Pacote de Abril
O Pacote de Abril de 1977 foi um conjunto de medidas políticas autoritárias imposto pela ditadura cívico-militar, sob o governo de Ernesto Geisel, em meio ao processo de transição democrática – controle do qual o governo não abria mão.
O resultado das últimas eleições legislativas, em 1974, quando foram eleitos 16 senadores de oposição, e a de 1976, com mais um expressivo crescimento do MDB, colocava os militares e seus aliados em cheque.
Especialmente para a “a tigrada”, termo cunhado por Elio Gaspari denominando aqueles que participaram diretamente das ações repressivas e comandavam a “linha dura” dos chamados “revolucionários” de 1964, isso era inadmissível.

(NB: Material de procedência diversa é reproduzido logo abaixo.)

==> config.mk <==
export PLATFORM = sky130hd
export DESIGN_NAME = fence_ctrl
export DESIGN_NICKNAME = d
export VERILOG_FILES = /design/src/rtl/fence_pkg.sv /design/src/rtl/fence_plan.sv /design/src/rtl/fence_seq.sv /design/src/rtl/fence_rsp.sv /design/src/rtl/fence_ctrl.sv
export SDC_FILE = /design/constraint.sdc
export NUM_CORES = 1
export LEC_CHECK = 0
export BUFFER_PORTS_ARGS = -buffer_cell sky130_fd_sc_hd__buf_2
export CORE_ASPECT_RATIO = 0.8
export CORE_MARGIN = 2
export CORE_UTILIZATION = 31
export CTS_CLUSTER_DIAMETER = 120
export DETAILED_ROUTE_END_ITERATION = 12
export PLACE_DENSITY = 0.58
export SLEW_MARGIN = 20
export SYNTH_ARGS = -nofsm -noshare
export SYNTH_HDL_FRONTEND = slang
export SYNTH_SLANG_ARGS = --single-unit
==> constraint.sdc <==
create_clock -name clk -period 1.74 [get_ports clk]
set_input_delay 0.348 -clock clk [delete_from_list [all_inputs] [get_ports clk]]
set_output_delay 0.348 -clock clk [all_outputs]
set_load 0.005 [all_outputs]
==> src/rtl/fence_pkg.sv <==
package fence_pkg;
  // stage order is behavioural: release work precedes acquire work
  localparam int STG_N     = 3;
  localparam int STG_DRAIN = 0;
  localparam int STG_FLUSH = 1;
  localparam int STG_INV   = 2;

  typedef enum logic [1:0] {
    SQ_IDLE = 2'd0,
    SQ_RUN  = 2'd1,
    SQ_DONE = 2'd2
  } seq_state_e;
endpackage

==> src/rtl/fence_plan.sv <==
module fence_plan
  import fence_pkg::*;
(
  input  logic [1:0]       kind,
  input  logic             scope_dev,
  output logic [STG_N-1:0] stages
);
  logic is_rel, is_acq;
  assign is_rel = kind[1];
  assign is_acq = kind[0];

  always_comb begin
    stages            = '0;
    stages[STG_DRAIN] = is_rel;
    stages[STG_FLUSH] = is_rel & scope_dev;
    stages[STG_INV]   = is_acq & scope_dev;
  end
endmodule

==> src/rtl/fence_seq.sv <==
module fence_seq
  import fence_pkg::*;
#(
  parameter int NSTG = STG_N,
  localparam int IW  = (NSTG > 1) ? $clog2(NSTG) : 1
) (
  input  logic            clk,
  input  logic            rst_n,
  input  logic            start,
  input  logic [NSTG-1:0] plan_in,
  input  logic [NSTG-1:0] ack,
  input  logic            done_take,
  output logic [NSTG-1:0] req,
  output logic            idle,
  output logic            done
);
  seq_state_e      st;
  logic [IW-1:0]   cur;
  logic [NSTG-1:0] pmask;
  logic            nxt_found, first_found;
  logic [IW-1:0]   nxt_idx, first_idx;

  // lowest pending stage above the current one
  always_comb begin
    nxt_found = 1'b0;
    nxt_idx   = '0;
    for (int i = NSTG - 1; i >= 0; i--) begin
      if (pmask[i] && (i > int'(cur))) begin
        nxt_found = 1'b1;
        nxt_idx   = IW'(i);
      end
    end
  end

  // lowest stage in a fresh plan
  always_comb begin
    first_found = 1'b0;
    first_idx   = '0;
    for (int i = NSTG - 1; i >= 0; i--) begin
      if (plan_in[i]) begin
        first_found = 1'b1;
        first_idx   = IW'(i);
      end
    end
  end

  always_ff @(posedge clk) begin
    if (!rst_n) begin
      st    <= SQ_IDLE;
      cur   <= '0;
      pmask <= '0;
    end else begin
      case (st)
        SQ_IDLE: if (start) begin
          pmask <= plan_in;
          cur   <= first_idx;
          st    <= first_found ? SQ_RUN : SQ_DONE;
        end
        SQ_RUN: if (ack[cur]) begin
          if (nxt_found) cur <= nxt_idx;
          else           st  <= SQ_DONE;
        end
        SQ_DONE: if (done_take) st <= SQ_IDLE;
        default: st <= SQ_IDLE;
      endcase
    end
  end

  for (genvar g = 0; g < NSTG; g++) begin : g_req
    assign req[g] = (st == SQ_RUN) && (int'(cur) == g);

    // a request line stays up until its acknowledge
    assert_req_held_R7: assert property (@(posedge clk) disable iff (!rst_n)
      req[g] && !ack[g] |=> req[g]);
  end

  assign idle = (st == SQ_IDLE);
  assign done = (st == SQ_DONE);

  // never two cache actions in flight
  assert_one_req_R7: assert property (@(posedge clk) disable iff (!rst_n)
    $onehot0(req));
endmodule

==> src/rtl/fence_rsp.sv <==
module fence_rsp #(
  parameter int TAG_W = 8
) (
  input  logic             clk,
  input  logic             rst_n,
  input  logic             load,
  input  logic [TAG_W-1:0] tag_in,
  output logic [TAG_W-1:0] tag_out
);
  always_ff @(posedge clk) begin
    if (!rst_n)    tag_out <= '0;
    else if (load) tag_out <= tag_in;
  end
endmodule

==> src/rtl/fence_ctrl.sv <==
module fence_ctrl
  import fence_pkg::*;
#(
  parameter int TAG_W = 8
) (
  input  logic             clk,
  input  logic             rst_n,
  input  logic             op_valid,
  output logic             op_ready,
  input  logic [1:0]       op_kind,
  input  logic             op_scope,
  input  logic [TAG_W-1:0] op_tag,
  output logic             rsp_valid,
  input  logic             rsp_ready,
  output logic [TAG_W-1:0] rsp_tag,
  output logic             wb_drain_req,
  input  logic             wb_drain_ack,
  output logic             l1_flush_req,
  input  logic             l1_flush_ack,
  output logic             l1_inv_req,
  input  logic             l1_inv_ack
);
  logic [STG_N-1:0] plan, acks, reqs;
  logic             accept, idle, done;

  assign accept = op_valid && op_ready;

  fence_plan u_plan (
    .kind      (op_kind),
    .scope_dev (op_scope),
    .stages    (plan)
  );

  assign acks[STG_DRAIN] = wb_drain_ack;
  assign acks[STG_FLUSH] = l1_flush_ack;
  assign acks[STG_INV]   = l1_inv_ack;

  fence_seq #(.NSTG(STG_N)) u_seq (
    .clk       (clk),
    .rst_n     (rst_n),
    .start     (accept),
    .plan_in   (plan),
    .ack       (acks),
    .done_take (rsp_ready),
    .req       (reqs),
    .idle      (idle),
    .done      (done)
  );

  fence_rsp #(.TAG_W(TAG_W)) u_rsp (
    .clk     (clk),
    .rst_n   (rst_n),
    .load    (accept),
    .tag_in  (op_tag),
    .tag_out (rsp_tag)
  );

  assign op_ready     = idle;
  assign rsp_valid    = done;
  assign wb_drain_req = reqs[STG_DRAIN];
  assign l1_flush_req = reqs[STG_FLUSH];
  assign l1_inv_req   = reqs[STG_INV];

  // no acceptance while a cache action is pending
  assert_busy_blocks_R1: assert property (@(posedge clk) disable iff (!rst_n)
    (wb_drain_req || l1_flush_req || l1_inv_req) |-> !op_ready);

  // flush follows a completed drain
  assert_flush_after_drain_R7: assert property (@(posedge clk) disable iff (!rst_n)
    $rose(l1_flush_req) |-> $past(wb_drain_req && wb_drain_ack));

  // narrow acquire completes next cycle
  assert_wg_acq_fast_R5: assert property (@(posedge clk) disable iff (!rst_n)
    accept && op_kind == 2'b01 && !op_scope |=> rsp_valid);

  // wide acquire starts with invalidate
  assert_dev_acq_inv_R4: assert property (@(posedge clk) disable iff (!rst_n)
    accept && op_kind == 2'b01 && op_scope |=> l1_inv_req);

  // completion holds under back-pressure
  assert_rsp_hold_R8: assert property (@(posedge clk) disable iff (!rst_n)
    rsp_valid && !rsp_ready |=> rsp_valid && $stable(rsp_tag));
endmodule

==> results of run 1 <==
==> power groups by stage <==
stage	Sequential [W]	Clock [W]	Combinational, W
2_1_floorplan	0.000364	0	0.0000737
3_3_place_gp	0.000364	0	0.000133
3_5_place_dp	0.000364	0	0.000134
4_1_cts	0.000357	0.000240	0.000134
5_1_grt	0.000360	0.000250	0.000151
6_report	0.000357	0.000229	0.000132
==> path summary, 6_finish.rpt <==
path | startpoint | to | slack (ns) | cells after the start
worst max-delay path | u_seq.st[0]$_SDFFE_PN0P_ | l1_flush_req | 0.12 | 3
worst min-delay path | op_tag[7] | u_rsp.tag_out[7]$_SDFFE_PN0P_ | 0.29 | 3
worst max register to register | u_seq.cur[0]$_SDFFE_PN0P_ | u_seq.st[1]$_SDFFE_PN0P_ | 0.26 | 4
worst min register to register | u_rsp.tag_out[1]$_SDFFE_PN0P_ | u_rsp.tag_out[1]$_SDFFE_PN0P_ | 0.45 | 2
==> flip-flops by register name (all words and copies together) (netlist names) <==
| register | count |
|---|---|
| u_seq.st | 2 |
| u_rsp.tag_out | 8 |
| u_seq.cur | 2 |
| u_seq.pmask | 2 |
==> layout make-up <==
type | count | area share [%]
Tap cell | 24 | 3.577
Sequential cell | 14 | 33.38
Inverter | 2 | 0.8942
Multi-Input combinational cell | 60 | 39.05
Timing Repair Buffer | 31 | 18.78
Clock buffer | 4 | 4.322
==> worst max-delay path, stage by stage (launching register included) <==
cell	delay, ns
dfxtp_1	0.40
nor3b_1	0.29
and2_2	0.20
buf_2	0.11
==> cell usage in the layout (no fill, tap or decap), types with 2 or more instances in the layout <==
master,instances
a21oi_1,12
o21a_1,2
inv_1,2
clkbuf_4,3
dfxtp_1,14
nor2b_1,2
buf_2,30
nor2_1,3
mux2i_1,2
nand3_1,5
nand3b_1,3
nand2_1,20
nor3b_1,2
==> layer usage <==
layer	GRT usage (%)	routed length (um)	vias to the layer above
li1	-	-	335
met3	5.405	65	2
met5	0	0	-
met4	10.00	27	0
met2	22.65	759	11
met1	17.82	673	305
==> logic make-up after synthesis <==
logic type | Yosys count
buffers and inverters | 5
AND/OR/NAND/NOR | 40
multiplexers | 2
AO/OA/AOI/OAI | 18
flip-flops | 14
==> per-stage QoR <==
stage                     hold slack, ns  total power [W]
after global routing              0.2898        0.0007607
final                             0.2947        0.0007175
after detailed placement          0.4449        0.0004978
after CTS                         0.2839        0.0007307
after global placement            0.4399        0.0004966
after floorplan                   0.4406        0.0004372
==> results.toml, run 1 <==
[synthesis]
synth_ff_type = "dfxtp_1"
synth_area_sq_um = 628.1
synthXorXnorAreaFrac_pct = 0
ys_async_sr_fraction_pct = 0
ys_types = 22
synthTopCellsByArea = "dfxtp_1 (45%), nand2_1 (12%), a21oi_1 (9.6%), nand3_1 (4.0%), nand3b_1 (3.6%)"
ys_ff_latch = 14
synth-seq-area-share_pct = 44.62
synth_compound_area_share_pct = 18.33
muxShareOfSynthArea_pct = 3.187
synth_adder_area_share_pct = 0
avgSynthCellArea_sq_um = 7.951
yosys.area_share.simple_pct = 30.68
yosys.area.top_type = "dfxtp_1"
synth.most_common_cell = "nand2_1"
yosys_warnings = 0
synth_top_family_by_area = "simple AND/OR/NAND/NOR gates"
synthTopCellsByCount = "nand2_1 (20), dfxtp_1 (14), a21oi_1 (12)"
synth_edf_count = 0
synth_nets = 97
synth_cells = 79
synth_top_area_share_pct = 44.62

[grt]
grt_start_max_net_pins = 13
grt_usage_pct = 15.03
antenna_found_initial = 0
grt_overflow = 0
first_global_vias = 591
grt_pass1_wl_mm = 2.511

[sta]
rsz0062_at_grt = "false"
maxSlewViolCount = 0
skew_ns = 0.002469
fin_crit_sh_pct = 93.26
relSlewSlack_pct = 74.26
setup_viol = 0
min_period_ns = 1.623
worst_pin_slew_ns = 0.3851
fmax_mhz = 616.3
finalSetupTns_ns = 0
hold_viol = 0
setup_ws_ns = 0.1174

[floorplan]
die_area_sq_um = 2404
die_y_um = 44.26
die_w_um = 54.33
num_rows = 14
start_util_pct = 33.20
io_pins = 31
coreArea_sq_um = 1892

[worst_setup_path]
path_class = "reg -> out"
path_max_fanout = 5
start_kind = "flop"
crit_required_ns = 1.39
arrival_ns = 1.27
endpoint_kind = "output pin"

[pwr]
leakagePower_nw = 0.3946
peakVddDrop_uv = 369.0
power.net_switching_w = 0.0001870
p_sw_share_pct = 26.07
clkPwrFrac_pct = 31.9
seqPwrFrac_pct = 49.7
pwr-share-comb_pct = 18.4
p_int_w = 0.0005305
power_density_nw_per_um2 = 854.6

[layout]
final_net_count = 130
fin_area_sq_um = 839.6
nFillCells = 197
multiInputGateArea_sq_um = 327.8
seqCellArea_sq_um = 280.3
layout-drive-gt1-share_pct = 33.33
n_antenna_cell = 0
layoutNonFillerInstCount = 135
syn_to_final_growth_pct = 33.67
utilization_pct = 44.38

[place]
post-place-ws_ns = 0.2835
postPlaceCellArea_sq_um = 803.3
io_buffers = 30
dp_hpwl_mm = 1.136
placedCellCount = 131
routabilityCongestion = 0.8637

[run_status]
status = "completed"

[clock_network]
clk_pin_slew_ns = 0.08
cts-root-buf = "clkbuf_4"
hold_buffers = 0
cts_tree = "yes"
clkSinkCount = 14
htree_num_levels = 1
cts_resized = 0
cts_made_buffers = 3
clk-insertion-delay-late_ns = 0.28
cts_setup_buffers = 0
cts_buffer_depth = 2

[route]
vias = 653
wl_mm = 1.525
avgViaCountPerCell = 4.837
drt_pass1_iterations = 5
drc = 0
drt-initial-drc-count = 12
final_antenna_net_count = 0
wire_per_inst_um = 11.30

[job]
max_cap_violations = 0

[hold_path]
hp-class = "in -> reg"
(Power assumes the default switching activity.)
==> inputs of run 2 (changes only) <==
- CAP_MARGIN: unset -> 20
- PLACE_DENSITY: 0.58 -> 0.56
- SYNTH_HIERARCHICAL: unset -> 1
==> run 2 against run 1 <==
Effect of this change:
- clock power is 3% lower
- die area rose by 19%
- global-route usage is 3.9 points lower
- core utilization fell by 1.3 points
- wire length increased by 0.13%
- power rose by 72%
- critical path depth unchanged
- worst setup slack better by 0.032 ns
- clock skew about the same
- final cell count shrank 2.2%
- largest cell class unchanged
==> results.toml, run 2 <==
[sta]
finalSetupTns_ns = 0
maxSlewViolCount = 0
skew_ns = 0.002332
worst_pin_slew_ns = 0.3344
fmax_mhz = 628.6
fin_crit_sh_pct = 91.42
hold_viol = 0
relSlewSlack_pct = 77.68
rsz0062_at_grt = "false"
setup_viol = 0
setup_ws_ns = 0.1492
min_period_ns = 1.591

[layout]
layoutNonFillerInstCount = 132
top_register = "u_rsp/tag_out"
fin_area_sq_um = 962.2
largest_reg_flops = 8
utilization_pct = 43.08
final_net_count = 126
final_common_cell = "buf_2"
n_antenna_cell = 0
layout-drive-gt1-share_pct = 39.25
layout_common_cells = "buf_2 (30), mux2i_1 (14), dfxtp_1 (13), nor2b_1 (11), nand2_1 (5)"
syn_to_final_growth_pct = 26.90

[clock_network]
htree_num_levels = 1
clk-insertion-delay-late_ns = 0.27
cts_setup_buffers = 0
cts_tree = "yes"
clkSinkCount = 14
hold_buffers = 0
cts_made_buffers = 3
cts_buffer_depth = 2
clk_pin_slew_ns = 0.08
cts-root-buf = "clkbuf_4"

[synthesis]
synthTopCellsByArea = "dfxtp_1 (37%), mux2i_1 (18%), nor2b_1 (9.1%), and2_1 (3.3%), a21boi_4 (2.5%)"
synth_cells = 76
synth_top_area_share_pct = 36.96
synth_nets = 94
synth_edf_count = 0
ys_types = 28
synth_area_sq_um = 758.2
yosys.area_share.simple_pct = 27.72
synth_compound_area_share_pct = 12.05
yosys_warnings = 6
muxShareOfSynthArea_pct = 18.48
synth_top_family_by_area = "simple AND/OR/NAND/NOR gates"
synthXorXnorAreaFrac_pct = 0
synth_ff_type = "dfxtp_1"
ys_ff_latch = 14
ys_async_sr_fraction_pct = 0
synthTopCellsByCount = "dfxtp_1 (14), mux2i_1 (14), nor2b_1 (11)"
yosys.area.top_type = "dfxtp_1"
synth-seq-area-share_pct = 36.96
avgSynthCellArea_sq_um = 9.977
synth_adder_area_share_pct = 0

[worst_setup_path]
endpoint = "l1_inv_req"
rr_startpoint = "u_seq/st[1]$_SDFFE_PN0P_"
ff2ff_path_depth = 5
crit_start = "u_seq/st[1]$_SDFFE_PN0P_"
start_kind = "flop"
path_max_fanout = 8
r2r-end = "u_seq/st[1]$_SDFFE_PN0P_"
crit_required_ns = 1.39
path_class = "reg -> out"
r2r_slack_ns = 0.22
endpoint_kind = "output pin"
arrival_ns = 1.24

[route]
avgViaCountPerCell = 4.765
final_antenna_net_count = 0
drt_pass1_iterations = 4
vias = 629
wl_mm = 1.527
drc = 0
wire_per_inst_um = 11.57
drt-initial-drc-count = 17

[place]
dp_hpwl_mm = 1.214
routabilityCongestion = 0.7698
postPlaceCellArea_sq_um = 918.4
placedCellCount = 128
post-place-ws_ns = 0.2798
io_buffers = 30

[pwr]
leakagePower_nw = 0.4599
peakVddDrop_uv = 455.7
pwr-share-comb_pct = 44.1
clkPwrFrac_pct = 18.0
p_sw_share_pct = 34.82
seqPwrFrac_pct = 37.9
power_density_nw_per_um2 = 1280
power.net_switching_w = 0.0004288
p_int_w = 0.0008026

[floorplan]
die_area_sq_um = 2860
die_y_um = 48.24
io_pins = 31
num_rows = 15
start_util_pct = 33.95
coreArea_sq_um = 2233
die_w_um = 59.30

[grt]
grt.met2_usage_pct = 17.80
grt_start_max_net_pins = 18
grt_usage_pct = 11.15
grtUsageMet1_pct = 14.45
top_usage_layer = "met2"
met3_usage_pct = 2.653
first_global_vias = 552
antenna_found_initial = 0
grt_pass1_wl_mm = 2.346
grt_overflow = 0

[job]
max_cap_violations = 0

[run_status]
status = "completed"

[hold_path]
hp-class = "in -> reg"
-- run 2: logic make-up (layout without fill, tap and decap cells) --
| logic type | Yosys count | count (layout) |
|---|---|---|
| AND/OR/NAND/NOR | 34 | 34 |
| multiplexers | 14 | 14 |
| flip-flops | 14 | 14 |
| AO/OA/AOI/OAI | 8 | 8 |
| buffers and inverters | 6 | 37 |
-- run 2: worst min path at each step --
stage                                        from                            end  slack (ns)  depth (start not counted)
floorplan                                   rst_n  u_rsp/tag_out[0]$_SDFFE_PN0P_        0.48                          1
global placement    u_rsp/tag_out[3]$_SDFFE_PN0P_  u_rsp/tag_out[3]$_SDFFE_PN0P_        0.49                          2
detailed placement  u_rsp/tag_out[4]$_SDFFE_PN0P_  u_rsp/tag_out[4]$_SDFFE_PN0P_        0.50                          2
CTS                                     op_tag[5]  u_rsp/tag_out[5]$_SDFFE_PN0P_        0.32                          3
global route                            op_tag[3]  u_rsp/tag_out[3]$_SDFFE_PN0P_        0.33                          3
finish                                  op_tag[1]  u_rsp/tag_out[1]$_SDFFE_PN0P_        0.34                          3
-- run 2: routing by layer --
layer | vias up | routed length, um | share of wire [%]
met5 | - | 0 | 0
met3 | 2 | 114 | 7.5
met4 | 0 | 12 | 0.79
met1 | 280 | 754 | 49
li1 | 327 | - | -
met2 | 20 | 646 | 42
-- run 2: what timing repair did --
action / in CTS / in global routing
pin swaps: 0 / 0
setup endpoints to repair: 1 / 2
resized for setup: 1 / 1
-- run 2: critical path, stage by stage (launching register included) --
cell and delay (ns):
dfxtp_1 0.41, nand2b_1 0.23, nor3b_1 0.19, buf_2 0.14
-- run 2: power by group through the flow --
stage	logic, W	clock network [W]	registers (W)
floorplan	0.000424	0	0.000439
global placement	0.000526	0	0.000463
detailed placement	0.000539	0	0.000464
CTS	0.000548	0.000239	0.000462
global route	0.000593	0.000247	0.000478
finish	0.000543	0.000221	0.000467
-- run 2: through the flow --
stage	hold WS, ns	total power, W
floorplan	0.4762	0.0008638
global placement	0.4919	0.0009887
detailed placement	0.5009	0.001003
CTS	0.3221	0.001249
global route	0.3338	0.001318
finish	0.3357	0.001231
-- run 2: cell type report --
| type | count | area (sq um) |
|---|---|---|
| fillers | 227 | 1271 |
| multi-input cells | 56 | 447.9 |
| flip-flops and latches | 14 | 281.5 |
| repair buffers | 31 | 157.7 |
| clock buffers | 4 | 36.28 |
| well taps | 25 | 31.28 |
| inverters | 2 | 7.507 |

Frente ao caos que ameaçava seu comando das forças armadas e o crescimento da oposição, Geisel deu vários passos atrás na redemocratização e decretou o Pacote de Abril.
Entre suas principais ações estavam o fechamento temporário do Congresso Nacional e alterações na legislação eleitoral que restringiam a oposição, como o aumento indireto de representantes do governo no Congresso e a manutenção de eleições indiretas para governadores. Essas medidas visavam garantir a hegemonia do regime autoritário cívico- militar enquanto enfrentava a crescente pressão por abertura política.
Tentaram manter o controle da situação politica, mas já não havia, mesmo com medidas arbitrárias, como deter a força da oposição.